メアリーは薬が効いているのかすやすやと眠っていた。ガルフは妹の頭を撫でながらその安らかな寝顔を見て嬉しく思った。昨日まではわずか十二歳の妹が汚い大人の思惑で寝ている時でさえも苦しそうだったのだ。その苦しみを除けただけでもドラゴニアに来て良かったと心から思えた。
夕方、校門の前でティアが下校するのをガルフは待っていた。授業が終わったらしく、がやがやと下校する生徒達が校門に向かって歩いてきた。その中にティアを探すガルフだったが、彼女の姿はどうにも見当たらない。逆に生徒達からすれば、自分達と同年代の見た事無い顔が校門で誰かを探す様に様子を伺っているのだ。ヘタすれば喧嘩を売りに来たと思われても仕方が無い状況だと言う事にガルフは気付いていないのだろうか?
「おい、お前何やってんだ?」
案の定、因縁を付けてくるヤツが現れた。この学校は王女のティアが通うだけあって、お坊ちゃん・お嬢ちゃんが集うエリート校である。しかし、そんな学校にも困ったことにこういう手合いは居るもので、しかも親が有力者だったりするから質が悪い。
「ウチの生徒に何か用か?」
番長気取りなのだろうか、「この学校の生徒に手を出すヤツは俺が許しちゃおかねぇ!」とばかりに息巻く男に辟易するガルフ。男の取り巻きも調子に乗って口々に「やっちまおうぜ」とか一昔前のヤンキー漫画みたいな事を言っている。ガルフがその気になれば風の力を借りて絡んできた連中を吹き飛ばすのは容易に出来るだろう。しかし、場を荒立てるのは得策では無いと判断したガルフは簡潔に答えた。

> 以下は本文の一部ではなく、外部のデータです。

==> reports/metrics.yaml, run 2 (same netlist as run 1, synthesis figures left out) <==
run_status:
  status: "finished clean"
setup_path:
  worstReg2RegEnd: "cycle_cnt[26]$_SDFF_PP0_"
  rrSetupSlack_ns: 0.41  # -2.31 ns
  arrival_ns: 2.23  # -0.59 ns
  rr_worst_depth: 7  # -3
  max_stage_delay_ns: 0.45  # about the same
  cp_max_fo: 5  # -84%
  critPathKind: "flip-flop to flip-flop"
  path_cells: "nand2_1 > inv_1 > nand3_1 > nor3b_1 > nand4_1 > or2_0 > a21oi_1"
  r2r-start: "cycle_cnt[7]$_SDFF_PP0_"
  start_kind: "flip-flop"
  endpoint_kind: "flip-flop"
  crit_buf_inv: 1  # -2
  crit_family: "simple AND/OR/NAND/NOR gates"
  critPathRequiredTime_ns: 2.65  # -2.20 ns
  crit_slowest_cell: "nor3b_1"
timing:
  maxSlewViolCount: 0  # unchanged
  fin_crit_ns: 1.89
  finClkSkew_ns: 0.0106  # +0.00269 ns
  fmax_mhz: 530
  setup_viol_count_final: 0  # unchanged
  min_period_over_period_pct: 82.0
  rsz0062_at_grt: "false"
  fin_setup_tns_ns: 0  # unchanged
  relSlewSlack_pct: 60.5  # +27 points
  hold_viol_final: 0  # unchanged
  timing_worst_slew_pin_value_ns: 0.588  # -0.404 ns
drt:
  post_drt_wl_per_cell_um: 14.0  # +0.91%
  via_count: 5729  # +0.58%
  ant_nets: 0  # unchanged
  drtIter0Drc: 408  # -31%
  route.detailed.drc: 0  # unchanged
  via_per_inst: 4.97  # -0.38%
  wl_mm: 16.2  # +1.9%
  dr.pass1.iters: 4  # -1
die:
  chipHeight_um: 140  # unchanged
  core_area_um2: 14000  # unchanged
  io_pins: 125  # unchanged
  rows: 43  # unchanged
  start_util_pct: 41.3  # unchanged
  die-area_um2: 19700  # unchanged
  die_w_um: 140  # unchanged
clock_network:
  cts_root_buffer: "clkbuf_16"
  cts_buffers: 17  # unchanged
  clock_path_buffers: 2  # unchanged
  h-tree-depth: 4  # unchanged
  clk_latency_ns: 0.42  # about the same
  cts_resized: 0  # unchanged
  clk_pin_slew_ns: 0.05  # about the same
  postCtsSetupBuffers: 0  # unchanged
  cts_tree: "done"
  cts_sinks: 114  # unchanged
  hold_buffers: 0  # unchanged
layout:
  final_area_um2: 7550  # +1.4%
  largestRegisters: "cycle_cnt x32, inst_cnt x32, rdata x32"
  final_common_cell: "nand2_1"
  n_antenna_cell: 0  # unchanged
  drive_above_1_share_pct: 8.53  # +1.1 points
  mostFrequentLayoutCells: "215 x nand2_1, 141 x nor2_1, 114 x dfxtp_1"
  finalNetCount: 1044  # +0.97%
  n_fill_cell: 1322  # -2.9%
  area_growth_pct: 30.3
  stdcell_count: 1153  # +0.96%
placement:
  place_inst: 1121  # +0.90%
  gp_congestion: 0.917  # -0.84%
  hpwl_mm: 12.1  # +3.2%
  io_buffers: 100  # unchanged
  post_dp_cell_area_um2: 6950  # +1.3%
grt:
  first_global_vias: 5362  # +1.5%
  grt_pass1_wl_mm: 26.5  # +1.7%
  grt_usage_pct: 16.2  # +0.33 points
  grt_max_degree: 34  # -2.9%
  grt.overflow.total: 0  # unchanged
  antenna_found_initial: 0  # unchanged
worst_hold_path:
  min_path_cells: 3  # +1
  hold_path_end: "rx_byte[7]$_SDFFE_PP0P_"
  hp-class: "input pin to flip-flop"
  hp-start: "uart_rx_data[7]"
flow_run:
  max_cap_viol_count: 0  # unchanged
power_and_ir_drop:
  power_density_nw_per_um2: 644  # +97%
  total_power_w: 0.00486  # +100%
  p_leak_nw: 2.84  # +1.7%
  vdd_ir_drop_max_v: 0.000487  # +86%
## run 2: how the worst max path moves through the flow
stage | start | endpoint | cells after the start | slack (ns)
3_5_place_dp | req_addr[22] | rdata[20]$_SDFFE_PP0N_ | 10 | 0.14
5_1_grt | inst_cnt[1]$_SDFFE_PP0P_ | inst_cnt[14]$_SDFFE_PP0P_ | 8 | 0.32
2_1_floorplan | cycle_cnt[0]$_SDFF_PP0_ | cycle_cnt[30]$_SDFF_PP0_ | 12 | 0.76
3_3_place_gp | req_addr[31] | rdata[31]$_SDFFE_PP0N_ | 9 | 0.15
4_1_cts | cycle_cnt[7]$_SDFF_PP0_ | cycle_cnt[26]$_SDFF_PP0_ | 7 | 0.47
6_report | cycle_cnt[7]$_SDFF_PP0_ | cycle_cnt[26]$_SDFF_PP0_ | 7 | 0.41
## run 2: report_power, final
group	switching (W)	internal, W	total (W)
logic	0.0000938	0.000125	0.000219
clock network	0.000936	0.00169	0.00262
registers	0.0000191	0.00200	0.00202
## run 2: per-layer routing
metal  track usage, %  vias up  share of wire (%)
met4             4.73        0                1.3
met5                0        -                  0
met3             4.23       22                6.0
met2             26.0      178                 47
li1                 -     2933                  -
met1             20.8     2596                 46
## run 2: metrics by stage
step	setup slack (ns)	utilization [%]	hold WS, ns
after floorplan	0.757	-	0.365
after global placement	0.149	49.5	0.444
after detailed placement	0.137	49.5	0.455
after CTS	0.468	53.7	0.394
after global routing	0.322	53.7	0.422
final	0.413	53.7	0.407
**src/rtl/mips_pkg.sv**
```systemverilog
// Shared types and encodings for the multicycle MIPS control unit.
// Holds the FSM state type, opcode/funct encodings and the ALU select codes.
package mips_pkg;

   typedef enum logic [3:0] {
      S_FETCH  = 4'd0,
      S_DECODE = 4'd1,
      S_MEMADR = 4'd2,
      S_MEMRD  = 4'd3,
      S_MEMWB  = 4'd4,
      S_MEMWR  = 4'd5,
      S_EXEC   = 4'd6,
      S_ALUWB  = 4'd7,
      S_BRANCH = 4'd8,
      S_ADDIEX = 4'd9,
      S_ADDIWB = 4'd10,
      S_JUMP   = 4'd11
   } state_t;

   typedef enum logic [1:0] {
      ALUOP_ADD   = 2'b00,
      ALUOP_SUB   = 2'b01,
      ALUOP_FUNCT = 2'b10
   } aluop_t;

   localparam logic [5:0] OP_RTYPE = 6'b000000;
   localparam logic [5:0] OP_LW    = 6'b100011;
   localparam logic [5:0] OP_SW    = 6'b101011;
   localparam logic [5:0] OP_BEQ   = 6'b000100;
   localparam logic [5:0] OP_ADDI  = 6'b001000;
   localparam logic [5:0] OP_J     = 6'b000010;

   localparam logic [5:0] FUNCT_ADD = 6'b100000;
   localparam logic [5:0] FUNCT_SUB = 6'b100010;
   localparam logic [5:0] FUNCT_AND = 6'b100100;
   localparam logic [5:0] FUNCT_OR  = 6'b100101;
   localparam logic [5:0] FUNCT_SLT = 6'b101010;

   localparam logic [3:0] ALU_ADD = 4'b0010;
   localparam logic [3:0] ALU_SUB = 4'b0110;
   localparam logic [3:0] ALU_AND = 4'b0000;
   localparam logic [3:0] ALU_OR  = 4'b0001;
   localparam logic [3:0] ALU_SLT = 4'b0111;

endpackage

```
**src/rtl/aludec.sv**
```systemverilog
// ALU decoder: maps aluop and the R-type funct field to the 4-bit ALU select.
// valid reports whether funct is a supported R-type function, independent of aluop.
module aludec
   import mips_pkg::*;
(
   input  aluop_t     aluop,
   input  logic [5:0] funct,
   output logic [3:0] alucontrol,
   output logic       valid
);

   logic [3:0] funct_alu;

   always_comb begin
      valid     = 1'b1;
      funct_alu = ALU_ADD;
      case (funct)
         FUNCT_ADD: funct_alu = ALU_ADD;
         FUNCT_SUB: funct_alu = ALU_SUB;
         FUNCT_AND: funct_alu = ALU_AND;
         FUNCT_OR:  funct_alu = ALU_OR;
         FUNCT_SLT: funct_alu = ALU_SLT;
         default:   valid     = 1'b0;
      endcase
   end

   always_comb begin
      case (aluop)
         ALUOP_ADD:   alucontrol = ALU_ADD;
         ALUOP_SUB:   alucontrol = ALU_SUB;
         ALUOP_FUNCT: alucontrol = funct_alu;
         default:     alucontrol = ALU_ADD;
      endcase
   end

endmodule

```
**src/rtl/mc_controller.sv**
```systemverilog
// Multicycle MIPS control unit: Moore FSM driving datapath strobes, mux selects
// and the ALU select for each FETCH/DECODE/execute step of an instruction.
module mc_controller
   import mips_pkg::*;
(
   input  logic       clk,
   input  logic       reset,
   input  logic [5:0] op,
   input  logic [5:0] funct,
   input  logic       zero,
   output logic       pcen,
   output logic       irwrite,
   output logic       regwrite,
   output logic       memwrite,
   output logic       iord,
   output logic       memtoreg,
   output logic       regdst,
   output logic       alusrca,
   output logic [1:0] alusrcb,
   output logic [1:0] pcsrc,
   output logic [3:0] alucontrol,
   output logic       illegal
);

   state_t state_q, state_d;
   state_t out_state;
   aluop_t aluop;
   logic   funct_valid;
   logic   pcwrite, branch;
   logic   irwrite_s, regwrite_s, memwrite_s, illegal_s;

   always_ff @(posedge clk) begin
      if (reset) state_q <= S_FETCH;
      else       state_q <= state_d;
   end

   aludec u_aludec (
      .aluop      (aluop),
      .funct      (funct),
      .alucontrol (alucontrol),
      .valid      (funct_valid)
   );

   always_comb begin
      state_d = S_FETCH;
      case (state_q)
         S_FETCH:  state_d = S_DECODE;
         S_DECODE: begin
            case (op)
               OP_LW, OP_SW: state_d = S_MEMADR;
               OP_RTYPE:     state_d = funct_valid ? S_EXEC : S_FETCH;
               OP_BEQ:       state_d = S_BRANCH;
               OP_ADDI:      state_d = S_ADDIEX;
               OP_J:         state_d = S_JUMP;
               default:      state_d = S_FETCH;
            endcase
         end
         S_MEMADR: begin
            if (op == OP_LW)      state_d = S_MEMRD;
            else if (op == OP_SW) state_d = S_MEMWR;
            else                  state_d = S_FETCH;
         end
         S_MEMRD:  state_d = S_MEMWB;
         S_EXEC:   state_d = S_ALUWB;
         S_ADDIEX: state_d = S_ADDIWB;
         default:  state_d = S_FETCH;
      endcase
   end

   // During reset the muxes present the FETCH settings; strobes are gated below.
   assign out_state = reset ? S_FETCH : state_q;

   always_comb begin
      pcwrite    = 1'b0;
      branch     = 1'b0;
      irwrite_s  = 1'b0;
      regwrite_s = 1'b0;
      memwrite_s = 1'b0;
      illegal_s  = 1'b0;
      iord       = 1'b0;
      memtoreg   = 1'b0;
      regdst     = 1'b0;
      alusrca    = 1'b0;
      alusrcb    = 2'b00;
      pcsrc      = 2'b00;
      aluop      = ALUOP_ADD;
      case (out_state)
         S_FETCH: begin
            irwrite_s = 1'b1;
            pcwrite   = 1'b1;
            alusrcb   = 2'b01;
         end
         S_DECODE: begin
            alusrcb = 2'b11;
            case (op)
               OP_LW, OP_SW, OP_BEQ, OP_ADDI, OP_J: illegal_s = 1'b0;
               OP_RTYPE: illegal_s = ~funct_valid;
               default:  illegal_s = 1'b1;
            endcase
         end
         S_MEMADR: begin
            alusrca = 1'b1;
            alusrcb = 2'b10;
         end
         S_MEMRD: iord = 1'b1;
         S_MEMWB: begin
            regwrite_s = 1'b1;
            memtoreg   = 1'b1;
         end
         S_MEMWR: begin
            iord       = 1'b1;
            memwrite_s = 1'b1;
         end
         S_EXEC: begin
            alusrca = 1'b1;
            aluop   = ALUOP_FUNCT;
         end
         S_ALUWB: begin
            regwrite_s = 1'b1;
            regdst     = 1'b1;
         end
         S_BRANCH: begin
            alusrca = 1'b1;
            aluop   = ALUOP_SUB;
            branch  = 1'b1;
            pcsrc   = 2'b01;
         end
         S_ADDIEX: begin
            alusrca = 1'b1;
            alusrcb = 2'b10;
         end
         S_ADDIWB: regwrite_s = 1'b1;
         S_JUMP: begin
            pcwrite = 1'b1;
            pcsrc   = 2'b10;
         end
         default: ;
      endcase
   end

   assign pcen     = ~reset & (pcwrite | (branch & zero));
   assign irwrite  = ~reset & irwrite_s;
   assign regwrite = ~reset & regwrite_s;
   assign memwrite = ~reset & memwrite_s;
   assign illegal  = ~reset & illegal_s;

endmodule

```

「デュークさんの代わりにティア様を迎えに来たんですよ」
この一言で解決する筈と思ったガルフだったが、彼の思惑は外れ、逆に嫌な方に事態は転んでしまった。
「デュークさんが手前ぇみたいなのにそんな事させるわけ無いだろ!」
ガルフの言葉は逆効果だった様だ。もちろん事実を言ったまでなのだが、男はそれを信じようとはしなかったのだ。
「俺の親父は男爵でな、城にも結構出入りさせてもらってて衛兵の顔は結構知ってるんだが、お前なんか見た事無いぞ。さてはお前、ティアを拐おうってんじゃ無いだろうな?」
王女を呼び捨てにする男。「番長気取りの次はティアの彼氏気取りですか?」などとは口が裂けても言えはしない。対応にすっかり困ってしまったガルフに救いの声が聞こえた。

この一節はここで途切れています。